Horst Charendon and Debbie Virtue left the room. The atmosphere was definitely frosty.

A week went by. Virtue asked the Ste. Justine LOR committee to start investigating taxonomies, partly in an attempt to one-up Charendon.

In doing so, she made a discovery: The Living Taxonomy Project. http://www.livingtaxonomy.org

Forgetting her desire to humiliate him, Virtue called up Charendon. She was excited about her "find."

"Horst, you'll never believe what I found! Stacy Zemke, who is the founder of the Living Taxonomy Project, is developing a revolutionary way to accommodate competing classification schemes, without having to resort to a site search for key words," she said. Horst listened quietly, rather in shock about her change in attitude.

"How is this different from what Rory McGreal has described in his work on ontologies and taxonomies (www.downes.ca/files/CEN.doc) It is being hosted on
Stephen Downes' website (http://www.downes.ca)?" asked Charendon.

"I consider what the Living Taxonomy Project is doing to be a "taxonomy of practice" rather than a definitive retrieval system," said Virtue.

She went on to describe the possibilities of classification. A classification system could be descriptive. Alternatively, it could focus on function (rather than form), or, it could be about origin or provenance. All depended on the practice.

"Words are inherently slippery. Think about what post-structuralists and deconstructivists have maintained - Lakoff, Derrida, etc. They claim that the word itself creates the meaning, and that taxonomies are simply agreed-upon conventions," Dean Pantagruel was eavesdropping and could not resist chiming in.
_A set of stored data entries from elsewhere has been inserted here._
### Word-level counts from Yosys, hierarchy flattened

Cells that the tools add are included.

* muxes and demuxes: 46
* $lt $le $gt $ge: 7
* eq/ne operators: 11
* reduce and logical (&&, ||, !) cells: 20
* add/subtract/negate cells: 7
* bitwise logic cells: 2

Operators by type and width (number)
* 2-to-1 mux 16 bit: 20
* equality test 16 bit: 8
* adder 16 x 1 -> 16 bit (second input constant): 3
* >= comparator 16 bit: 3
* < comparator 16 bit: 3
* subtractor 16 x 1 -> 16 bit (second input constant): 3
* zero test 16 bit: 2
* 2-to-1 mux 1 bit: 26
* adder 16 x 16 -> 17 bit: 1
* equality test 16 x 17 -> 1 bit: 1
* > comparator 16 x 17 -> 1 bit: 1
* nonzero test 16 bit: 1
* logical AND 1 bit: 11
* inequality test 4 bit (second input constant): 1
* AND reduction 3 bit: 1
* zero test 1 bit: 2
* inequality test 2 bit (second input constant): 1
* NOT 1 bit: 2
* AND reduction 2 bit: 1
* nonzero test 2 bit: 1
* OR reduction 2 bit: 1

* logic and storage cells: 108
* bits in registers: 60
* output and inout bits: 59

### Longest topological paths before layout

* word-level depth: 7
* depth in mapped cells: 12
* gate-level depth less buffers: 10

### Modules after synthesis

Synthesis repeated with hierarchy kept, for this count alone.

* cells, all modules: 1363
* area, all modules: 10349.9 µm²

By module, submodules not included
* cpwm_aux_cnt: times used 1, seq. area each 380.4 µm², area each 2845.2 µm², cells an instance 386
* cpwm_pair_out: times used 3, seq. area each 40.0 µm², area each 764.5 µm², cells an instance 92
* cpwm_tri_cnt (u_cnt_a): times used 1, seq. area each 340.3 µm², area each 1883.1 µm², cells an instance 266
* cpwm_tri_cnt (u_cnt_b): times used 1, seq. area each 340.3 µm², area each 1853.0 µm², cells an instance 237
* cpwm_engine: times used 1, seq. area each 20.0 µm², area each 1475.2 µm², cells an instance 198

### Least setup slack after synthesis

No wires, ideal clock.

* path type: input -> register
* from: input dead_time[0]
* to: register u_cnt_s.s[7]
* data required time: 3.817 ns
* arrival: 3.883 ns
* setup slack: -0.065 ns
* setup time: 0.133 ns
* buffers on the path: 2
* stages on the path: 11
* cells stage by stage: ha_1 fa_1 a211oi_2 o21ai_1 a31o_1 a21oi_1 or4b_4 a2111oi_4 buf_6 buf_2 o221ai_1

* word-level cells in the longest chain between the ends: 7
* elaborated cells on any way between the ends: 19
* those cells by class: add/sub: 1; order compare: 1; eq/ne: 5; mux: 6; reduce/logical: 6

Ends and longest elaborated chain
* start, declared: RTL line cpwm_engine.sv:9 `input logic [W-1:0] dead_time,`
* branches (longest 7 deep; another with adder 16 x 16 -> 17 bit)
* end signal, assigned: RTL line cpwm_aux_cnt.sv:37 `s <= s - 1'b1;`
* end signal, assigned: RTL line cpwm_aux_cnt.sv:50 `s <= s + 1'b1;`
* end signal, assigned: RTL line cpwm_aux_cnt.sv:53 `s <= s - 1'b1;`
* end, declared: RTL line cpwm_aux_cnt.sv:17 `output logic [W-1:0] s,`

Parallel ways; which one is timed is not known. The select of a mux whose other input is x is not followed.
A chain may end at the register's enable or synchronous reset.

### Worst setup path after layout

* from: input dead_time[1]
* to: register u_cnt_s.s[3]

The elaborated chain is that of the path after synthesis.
[src/rtl/accAluPkg.sv]
package accAluPkg;
  typedef enum logic [1:0] {
    CLS_NONE,
    CLS_TWO,
    CLS_ROT,
    CLS_STEP
  } opClassT;

  typedef enum logic [2:0] {
    OP_ADD,
    OP_ADC,
    OP_SUB,
    OP_SBB,
    OP_AND,
    OP_XOR,
    OP_OR,
    OP_CMP
  } aluOpT;

  typedef struct packed {
    opClassT    opClass;
    aluOpT      aluOp;
    logic [1:0] rotSel;
    logic       stepDown;
    logic       writeEn;
    logic       updSzp;
    logic       updCarry;
  } ctrlStrobeT;
endpackage

[src/rtl/accAluCtrl.sv]
module accAluCtrl
  import accAluPkg::*;
(
  input  logic       clk,
  input  logic       rstN,
  input  logic [7:0] opcode,
  input  logic       loadStb,
  output ctrlStrobeT ctl
);
  logic [1:0] opGroup;
  logic [2:0] opField;
  logic [2:0] opLow;
  ctrlStrobeT raw;

  assign opGroup = opcode[7:6];
  assign opField = opcode[5:3];
  assign opLow   = opcode[2:0];

  always_comb begin
    raw = '0;
    raw.opClass = CLS_NONE;
    raw.aluOp   = OP_ADD;
    if (opGroup == 2'b10 || (opGroup == 2'b00 && opLow == 3'b100)) begin
      raw.opClass  = CLS_TWO;
      raw.aluOp    = aluOpT'(opField);
      raw.writeEn  = (opField != 3'd7);
      raw.updSzp   = 1'b1;
      raw.updCarry = 1'b1;
    end else if (opGroup == 2'b00 && opLow == 3'b010 && !opField[2]) begin
      raw.opClass  = CLS_ROT;
      raw.rotSel   = opField[1:0];
      raw.writeEn  = 1'b1;
      raw.updCarry = 1'b1;
    end else if (opGroup == 2'b00 && opLow[2:1] == 2'b00 &&
                 opField != 3'd0 && opField != 3'd7) begin
      raw.opClass  = CLS_STEP;
      raw.stepDown = opLow[0];
      raw.writeEn  = 1'b1;
      raw.updSzp   = 1'b1;
    end
  end

  always_comb begin
    ctl = raw;
    ctl.writeEn  = raw.writeEn  & loadStb;
    ctl.updSzp   = raw.updSzp   & loadStb;
    ctl.updCarry = raw.updCarry & loadStb;
  end


  cmp_no_write_chk: assert property (@(posedge clk) disable iff (!rstN)
    (opcode[7:6] == 2'b10 && opcode[5:3] == 3'd7) |-> !ctl.writeEn);


  idle_no_write_chk: assert property (@(posedge clk) disable iff (!rstN)
    !loadStb |-> !(ctl.writeEn || ctl.updSzp || ctl.updCarry));
endmodule

[src/rtl/accAluDatapath.sv]
module accAluDatapath
  import accAluPkg::*;
#(
  parameter int WIDTH = 8
) (
  input  logic             clk,
  input  logic             rstN,
  input  ctrlStrobeT       ctl,
  input  logic [WIDTH-1:0] accIn,
  input  logic [WIDTH-1:0] operand,
  output logic [WIDTH-1:0] result,
  output logic             flagSign,
  output logic             flagZero,
  output logic             flagParity,
  output logic             flagCarry
);
  localparam int MSB = WIDTH - 1;

  logic [WIDTH:0]   wide;
  logic [WIDTH-1:0] resultNext;
  logic             carryNext;
  logic             carryIn;

  always_comb begin
    carryIn = ((ctl.aluOp == OP_ADC) || (ctl.aluOp == OP_SBB)) && flagCarry;
    wide = '0;
    case (ctl.aluOp)
      OP_ADD, OP_ADC:         wide = {1'b0, accIn} + {1'b0, operand} + {{WIDTH{1'b0}}, carryIn};
      OP_SUB, OP_SBB, OP_CMP: wide = {1'b0, accIn} - {1'b0, operand} - {{WIDTH{1'b0}}, carryIn};
      OP_AND:                 wide = {1'b0, accIn & operand};
      OP_XOR:                 wide = {1'b0, accIn ^ operand};
      default:                wide = {1'b0, accIn | operand};
    endcase
  end

  always_comb begin
    resultNext = wide[MSB:0];
    carryNext  = wide[WIDTH];
    case (ctl.opClass)
      CLS_ROT: begin
        case (ctl.rotSel)
          2'd0: begin resultNext = {accIn[MSB-1:0], accIn[MSB]}; carryNext = accIn[MSB]; end
          2'd1: begin resultNext = {accIn[0], accIn[MSB:1]};     carryNext = accIn[0];   end
          2'd2: begin resultNext = {accIn[MSB-1:0], flagCarry};  carryNext = accIn[MSB]; end
          default: begin resultNext = {flagCarry, accIn[MSB:1]}; carryNext = accIn[0];   end
        endcase
      end
      CLS_STEP: begin
        resultNext = ctl.stepDown ? operand - 1'b1 : operand + 1'b1;
        carryNext  = flagCarry;
      end
      default: ;
    endcase
  end

  assign result = resultNext;

  always_ff @(posedge clk or negedge rstN) begin
    if (!rstN) begin
      flagSign   <= 1'b0;
      flagZero   <= 1'b0;
      flagParity <= 1'b0;
      flagCarry  <= 1'b0;
    end else begin
      if (ctl.updSzp) begin
        flagSign   <= resultNext[MSB];
        flagZero   <= (resultNext == '0);
        flagParity <= ~^resultNext;
      end
      if (ctl.updCarry) flagCarry <= carryNext;
    end
  end


  rot_szp_hold_chk: assert property (@(posedge clk) disable iff (!rstN)
    (ctl.opClass == CLS_ROT && ctl.updCarry) |=>
      ($stable(flagSign) && $stable(flagZero) && $stable(flagParity)));


  step_carry_hold_chk: assert property (@(posedge clk) disable iff (!rstN)
    (ctl.opClass == CLS_STEP && ctl.updSzp) |=> $stable(flagCarry));


  logic_carry_clr_chk: assert property (@(posedge clk) disable iff (!rstN)
    (ctl.opClass == CLS_TWO && ctl.updCarry &&
     (ctl.aluOp == OP_AND || ctl.aluOp == OP_XOR || ctl.aluOp == OP_OR)) |=> !flagCarry);


  zero_flag_chk: assert property (@(posedge clk) disable iff (!rstN)
    ctl.updSzp |=> (flagZero == ($past(result) == '0)));


  idle_flag_hold_chk: assert property (@(posedge clk) disable iff (!rstN)
    (!ctl.updSzp && !ctl.updCarry) |=>
      ($stable(flagSign) && $stable(flagZero) && $stable(flagParity) && $stable(flagCarry)));
endmodule

[src/rtl/accAluTop.sv]
module accAluTop
  import accAluPkg::*;
#(
  parameter int WIDTH = 8
) (
  input  logic             clk,
  input  logic             rstN,
  input  logic             loadStb,
  input  logic [7:0]       opcode,
  input  logic [WIDTH-1:0] accIn,
  input  logic [WIDTH-1:0] operand,
  output logic [WIDTH-1:0] result,
  output logic             resultWe,
  output logic             flagSign,
  output logic             flagZero,
  output logic             flagParity,
  output logic             flagCarry
);
  ctrlStrobeT ctl;

  accAluCtrl uCtrl (
    .clk(clk), .rstN(rstN), .opcode(opcode), .loadStb(loadStb), .ctl(ctl)
  );

  accAluDatapath #(.WIDTH(WIDTH)) uPath (
    .clk(clk), .rstN(rstN), .ctl(ctl), .accIn(accIn), .operand(operand),
    .result(result), .flagSign(flagSign), .flagZero(flagZero),
    .flagParity(flagParity), .flagCarry(flagCarry)
  );

  assign resultWe = ctl.writeEn;
endmodule

[config.mk]
export PLATFORM = sky130hd
export DESIGN_NAME = accAluTop
export DESIGN_NICKNAME = d
export VERILOG_FILES = /design/src/rtl/accAluPkg.sv /design/src/rtl/accAluCtrl.sv /design/src/rtl/accAluDatapath.sv /design/src/rtl/accAluTop.sv
export SDC_FILE = /design/constraint.sdc
export NUM_CORES = 1
export LEC_CHECK = 0
export ABC_AREA = 1
export BUFFER_PORTS_ARGS = -buffer_cell sky130_fd_sc_hd__buf_4
export CAP_MARGIN = 20
export CORE_MARGIN = 2
export CORE_UTILIZATION = 55
export CTS_BUF_LIST = sky130_fd_sc_hd__clkbuf_4
export DETAILED_ROUTE_END_ITERATION = 16
export PLACE_DENSITY = 0.82
export SKIP_CTS_REPAIR_TIMING = 1
export SLEW_MARGIN = 20
export SYNTH_ARGS = -nofsm -noshare
export SYNTH_HDL_FRONTEND = slang
export SYNTH_HIERARCHICAL = 1
export SYNTH_SLANG_ARGS = --single-unit
[constraint.sdc]
create_clock -name clk -period 7.5 [get_ports clk]
set_clock_uncertainty 0.15 [all_clocks]
set_input_delay 2.25 -clock clk [delete_from_list [all_inputs] [get_ports clk]]
set_output_delay 2.25 -clock clk [all_outputs]
set_load 0.05 [all_outputs]
==> metrics <==
H-tree depth 1; Worst Setup Start Kind input port; chip height 69.7 µm; Setup crit end kind primary output; data arrival time of the critical path 4.89 ns; Layout fillers 379; maximum clock path buffer count 2; Rows 23; antenna violations before repair 0; CP max stage delay 0.44 ns; worst r2r src uPath/flagCarry; Synth Net Count 480; Req. time, crit path 5.10 ns; YS warnings 6; Avg Vias per Cell 5.49; Peak VDD IR 0.0884 mV; Max Cap Violations 0; CTS Root Cell clkbuf_4; multi-input logic area 1950 µm²; Worst Hold Class reg -> reg; cell area after synthesis 2370 µm²; n_diodes 0; GRT Util Overall 26.7%; CTS tree yes; DR pass1 iterations 5; Mean Syn Cell Area 5.81 µm²; Slowest-stage cell, CP fa_1; starting density of the core 58.1%; Final min period 7.29 ns; core area 4090 µm²; I/O pin total 40; RSZ-0062 raised after global routing no; synthesis-to-finish area growth 18.4%; Worst slew margin 68.9%; library cells used by synthesis 38; FF+latch area 100 µm²; DR WL/cell 12.9 µm; power density over cell area 116 nW/µm²; routability congestion estimate 0.921; post-route ant nets 0; leak pwr 1.62 nW; Final Setup Violations 0; Reg clk slew, reported paths 0.04 ns; Crit path buffers/inverters 5; largest net degree at the start of global routing 12; layout cells sized above 1 17.9%; Post-Syn Instances 408; Crit path top cell by count nand2_1; hold path startpoint uPath/flagSign; total number of vias 2756; Final Hold Vio Count 0; status completed; Core Util, Final 68.7%; total grt overflow 0; initial drt markers 200; DP HPWL 5430 µm; slew at the pin with the worst max-slew slack 0.466 ns; final period utilization 97.2%; crit-path cells buf_4 -> nor2_1 -> nand2_1 -> nand2_1 -> nand2_1 -> buf_4 -> nor2_2 -> nor3_2 -> fa_1 -> fa_1 -> or2_0 -> nand3_1 -> nand2_1 -> a211oi_1 -> inv_1 -> a31oi_4 -> inv_2 -> buf_4; Achievable Freq 0.137 GHz; Inst Count DP 499; die area 4850 µm²; final setup TNS 0 ns; Critical Path Fanout Max 5; CTS buffer count 3; first-pass GRT wire length 11000 µm; register area share after synthesis 4.22%; Finished Layout Cells 502; Setup CP Type in -> out; total power 0.325 mW; port buffer count 39; Pins Over Slew Limit 0; vias in the first global route 2587; cell family with most CP delay adder cells; NumNets Final 526; worst skew pair latency 0.23 ns; Routed WL 6460 µm; Worst Setup SP opcode[1]; drc violations 0; CTS sink cnt 4; Die Span X 69.7 µm; Seq cells post-synth 4
## sequential cells by signal, summed over array words and instances (netlist names)
| name | flops |
|---|---|
| uPath/flagParity | 1 |
| uPath/flagZero | 1 |
| uPath/flagCarry | 1 |
| uPath/flagSign | 1 |
## routing by layer
layer | wire [µm] | global-route usage, % | up-vias
met4 | 18 | 2.99 | 0
li1 | - | - | 1403
met5 | 0 | 0 | -
met2 | 3140 | 49.9 | 98
met3 | 340 | 1.74 | 2
met1 | 2960 | 34.5 | 1253
## Yosys cell counts, drive strengths merged
cell type	count	area [µm²]
buf	3	23.8
inv	88	330
xor2	4	35.0
fa	5	100
a211oi	1	7.51
nor2	33	141
dfrtp	4	100
xnor2	1	8.76
nor3	2	21.3
a21boi	2	15.0
o21ai	27	139
o21a	2	15.0
a21o	1	7.51
clkinv	1	3.75
o2111ai	2	17.5
ha	40	500
nand3	34	180
or2	2	12.5
a22oi	1	12.5
a221oi	3	26.3
nand4	6	37.5
nand2	102	395
a31oi	3	25.0
a21oi	38	194
o211ai	3	22.5
## path summary, 6_finish.rpt
path | end | slack, ns | depth (start not counted)
worst max-delay path | result[2] | 0.21 | 18
worst min-delay path | uPath/flagSign | 0.33 | 2
worst max register to register | uPath/flagParity | 4.11 | 17
worst min register to register | uPath/flagSign | 0.33 | 2
max in group asynchronous | uPath/flagCarry | 5.44 | 1
min in group asynchronous | uPath/flagZero | 1.66 | 1
## where the power goes
part / switching [mW] / internal (mW)
Combinational: 0.173 / 0.0960
Sequential: 0.00386 / 0.0272
Clock: 0.00756 / 0.0178
## layout make-up
class / instances / area share [%]
clock buffer: 3 / 0.802
inverter: 89 / 11.9
multi-input combinational: 312 / 69.5
sequential: 4 / 3.56
tap: 50 / 2.23
timing repair buffer: 44 / 12.0
## through the flow
stage,area [µm²],setup WS [ns],hold slack (ns)
final,2810,0.213,0.331
after global routing,2810,0.00275,0.355
after global placement,2740,0.170,0.324
after CTS,2760,0.0974,0.336
after floorplan,2370,0.313,0.606
after detailed placement,2740,0.111,0.325
## worst reg2reg max path: stages (launching register included)
cell     delay, ns
dfrtp_1       0.41
inv_1         0.10
nor3_2        0.22
fa_1          0.50
ha_1          0.21
nor2_2        0.13
nor2_1        0.05
nor2_1        0.10
nor2_1        0.06
nor2_1        0.08
nand2_1       0.05
nand3_1       0.08
nand3_1       0.12
a21oi_1       0.22
ha_1          0.27
xor2_1        0.16
or2_2         0.27
a31oi_1       0.12
## cells in the final DEF (no fill, tap or decap), types with 4 or more instances in the layout
| master | count |
|---|---|
| a21oi_1 | 37 |
| buf_4 | 42 |
| dfrtp_1 | 4 |
| fa_1 | 5 |
| ha_1 | 40 |
| inv_1 | 80 |
| inv_2 | 8 |
| nand2_1 | 97 |
| nand2_2 | 5 |
| nand3_1 | 32 |
| nand4_1 | 6 |
| nor2_1 | 24 |
| nor2_2 | 8 |
| o21ai_0 | 21 |
| xor2_1 | 4 |
## cell families (layout without fill, tap and decap cells)
group	count (synthesis)	after routing	share of synthesized area [%]
compound gates	83	83	20.3
fa+ha+maj	45	45	25.3
xor+xnor	5	5	1.85
buf+inv	92	136	15.1
simple gates	179	179	33.2
flops	4	4	4.22
(Power assumes the default switching activity.)
**config.mk**
```make
export PLATFORM = sky130hd
export DESIGN_NAME = nor_id_sequencer
export DESIGN_NICKNAME = d
export VERILOG_FILES = /design/src/rtl/nor_id_pkg.sv /design/src/rtl/nor_id_framer.sv /design/src/rtl/nor_id_decode.sv /design/src/rtl/nor_id_sequencer.sv
export SDC_FILE = /design/constraint.sdc
export NUM_CORES = 1
export LEC_CHECK = 0
export BUFFER_PORTS_ARGS = -buffer_cell sky130_fd_sc_hd__buf_2
export CORE_MARGIN = 3
export CORE_UTILIZATION = 40
export CTS_CLUSTER_DIAMETER = 100
export CTS_CLUSTER_SIZE = 8
export DETAILED_ROUTE_END_ITERATION = 7
export GPL_ROUTABILITY_DRIVEN = 0
export PLACE_DENSITY = 0.71
export SLEW_MARGIN = 20
export SYNTH_ARGS = -nofsm -noshare
export SYNTH_HDL_FRONTEND = slang
export SYNTH_SLANG_ARGS = --single-unit
```
**constraint.sdc**
```tcl
create_clock -name clk -period 2.4 [get_ports clk]
set_input_delay 0.48 -clock clk [delete_from_list [all_inputs] [get_ports clk]]
set_output_delay 0.48 -clock clk [all_outputs]
set_load 0.02 [all_outputs]
```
"That makes my head swim," said Virtue.

"Well, it should," said Dean Pantagruel. "The multiplicity of interpretative possibility has been around since St. Augustine and Poetics."

"What does Alan Levine of cogdogblog (http://jade.mcli.dist.maricopa.edu) have to say? I really respect his work," said Dean Pantagruel.
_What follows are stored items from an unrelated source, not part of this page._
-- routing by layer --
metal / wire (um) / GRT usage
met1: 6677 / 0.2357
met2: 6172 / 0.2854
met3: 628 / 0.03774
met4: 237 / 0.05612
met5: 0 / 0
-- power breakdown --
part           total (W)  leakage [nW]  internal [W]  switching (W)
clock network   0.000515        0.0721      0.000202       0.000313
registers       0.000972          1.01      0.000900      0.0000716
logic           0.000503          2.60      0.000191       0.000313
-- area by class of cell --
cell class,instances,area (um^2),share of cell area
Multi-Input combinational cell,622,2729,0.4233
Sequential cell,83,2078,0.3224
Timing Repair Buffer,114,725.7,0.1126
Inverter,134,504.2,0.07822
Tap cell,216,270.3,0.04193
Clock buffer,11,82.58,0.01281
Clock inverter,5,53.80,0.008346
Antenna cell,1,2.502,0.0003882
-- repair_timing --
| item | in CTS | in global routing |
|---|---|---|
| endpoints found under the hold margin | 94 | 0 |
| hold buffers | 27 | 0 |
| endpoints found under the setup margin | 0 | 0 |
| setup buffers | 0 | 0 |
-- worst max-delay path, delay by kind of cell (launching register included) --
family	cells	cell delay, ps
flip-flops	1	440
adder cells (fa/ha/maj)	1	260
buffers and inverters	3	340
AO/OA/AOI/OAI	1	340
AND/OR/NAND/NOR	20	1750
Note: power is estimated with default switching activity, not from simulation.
**config.mk**
```make
export PLATFORM = sky130hd
export DESIGN_NAME = cyc_clk_halt_ctrl
export DESIGN_NICKNAME = d
export VERILOG_FILES = /design/src/rtl/cyc_halt_pkg.sv /design/src/rtl/cyc_sync.sv /design/src/rtl/cyc_divider.sv /design/src/rtl/cyc_reset_seq.sv /design/src/rtl/cyc_halt_fsm.sv /design/src/rtl/cyc_clk_halt_ctrl.sv
export SDC_FILE = /design/constraint.sdc
export NUM_CORES = 1
export LEC_CHECK = 0
export ABC_AREA = 1
export BUFFER_PORTS_ARGS = -buffer_cell sky130_fd_sc_hd__buf_2
export CELL_PAD_IN_SITES_DETAIL_PLACEMENT = 1
export CELL_PAD_IN_SITES_GLOBAL_PLACEMENT = 1
export CORE_AREA = 2 2 62 94
export CTS_CLUSTER_SIZE = 20
export DETAILED_ROUTE_END_ITERATION = 12
export DIE_AREA = 0 0 64 96
export PLACE_DENSITY = 0.84
export REMOVE_ABC_BUFFERS = 1
export SYNTH_ARGS = -nofsm -noshare
export SYNTH_HDL_FRONTEND = slang
export SYNTH_HIERARCHICAL = 1
export SYNTH_SLANG_ARGS = --single-unit
export TNS_END_PERCENT = 20
```
**constraint.sdc**
```tcl
create_clock -name clk -period 1.8 [get_ports clk]
set_input_delay 0 -clock clk [delete_from_list [all_inputs] [get_ports clk]]
set_output_delay 0 -clock clk [all_outputs]
set_load 0.01 [all_outputs]
```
"According to Levine, it's a very contentious issue. (http://jade.mcli.dist.maricopa.edu/cdb/2005/01/25/what-were/)," said Virtue.
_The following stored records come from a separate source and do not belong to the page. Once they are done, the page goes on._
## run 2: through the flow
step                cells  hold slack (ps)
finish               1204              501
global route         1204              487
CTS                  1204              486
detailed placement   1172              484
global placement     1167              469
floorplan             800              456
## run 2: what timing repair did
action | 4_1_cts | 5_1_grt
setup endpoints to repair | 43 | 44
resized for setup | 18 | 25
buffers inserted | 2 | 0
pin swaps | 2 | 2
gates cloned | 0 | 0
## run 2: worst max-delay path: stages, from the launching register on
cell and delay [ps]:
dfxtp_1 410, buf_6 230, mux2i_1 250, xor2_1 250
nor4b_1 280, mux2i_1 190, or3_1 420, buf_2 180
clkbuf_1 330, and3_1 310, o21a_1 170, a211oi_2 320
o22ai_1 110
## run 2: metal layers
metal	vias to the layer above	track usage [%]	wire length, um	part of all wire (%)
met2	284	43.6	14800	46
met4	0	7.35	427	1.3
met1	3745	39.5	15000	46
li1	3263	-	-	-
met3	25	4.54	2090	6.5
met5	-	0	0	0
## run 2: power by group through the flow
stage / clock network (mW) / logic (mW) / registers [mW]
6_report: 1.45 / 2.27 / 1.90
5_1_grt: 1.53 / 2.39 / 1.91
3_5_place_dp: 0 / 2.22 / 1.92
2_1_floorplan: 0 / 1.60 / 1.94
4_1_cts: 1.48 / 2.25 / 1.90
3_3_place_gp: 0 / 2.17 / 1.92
**config.mk**
```make
export PLATFORM = sky130hd
export DESIGN_NAME = buzz_tone_unit
export DESIGN_NICKNAME = d
export VERILOG_FILES = /design/src/rtl/buzz_pkg.sv /design/src/rtl/buzz_prescaler.sv /design/src/rtl/buzz_cmd_state.sv /design/src/rtl/buzz_tone_div.sv /design/src/rtl/buzz_tone_unit.sv
export SDC_FILE = /design/constraint.sdc
export NUM_CORES = 1
export LEC_CHECK = 0
export ABC_AREA = 1
export BUFFER_PORTS_ARGS = -buffer_cell sky130_fd_sc_hd__clkbuf_2
export CAP_MARGIN = 20
export CORE_AREA = 2 2 39 41
export CTS_CLUSTER_DIAMETER = 60
export DETAILED_ROUTE_END_ITERATION = 12
export DIE_AREA = 0 0 41 43
export MAX_ROUTING_LAYER = met4
export PLACE_DENSITY = 0.77
export SLEW_MARGIN = 20
export SYNTH_ARGS = -nofsm -noshare
export SYNTH_HDL_FRONTEND = slang
export SYNTH_SLANG_ARGS = --single-unit
```
**constraint.sdc**
```tcl
create_clock -name clk -period 1.6 [get_ports clk]
set_clock_uncertainty 0.1 [all_clocks]
set_input_delay 0.32 -clock clk [delete_from_list [all_inputs] [get_ports clk]]
set_output_delay 0.32 -clock clk [all_outputs]
set_load 0.05 [all_outputs]
```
"And, speaking of Contentious (http://blog.contentious.com/) , what does Amy Gahran have to say?" continued Pantagruel.

"She tends to be inclusive rather than exclusive. I would say that her taxonomies are referential and built on allusions or links," said Virtue.

"Cognitive dissonance!" barked Dean Pantagruel. "The more voices, the better. And, speaking of Cognitive Dissonance, I like what Nate Lowell has to say (http://durandus.com/blog/)"

Dusk was falling on the College of Ste. Justine. The ivy-covered clock tower loomed over the shadowed campus. As the campus sank into darkness, a full moon rose and the bare branches of trees clawed the impotent sky. From the bowels of the brick and cornice building that housed the computer center and the new server dedicated to Learn-O-Rama, Ste. Justine's proprietary learning management system, a piercing female shriek rent the skies.

"Peccatores, Ut nobis parcas, Ut nobis indulgeas, Ut ad veram paenitentiam nos perducere digneris." There was a long pause and then a howl. "Through our taxonomies we know our deeds and we seek forgiveness!!"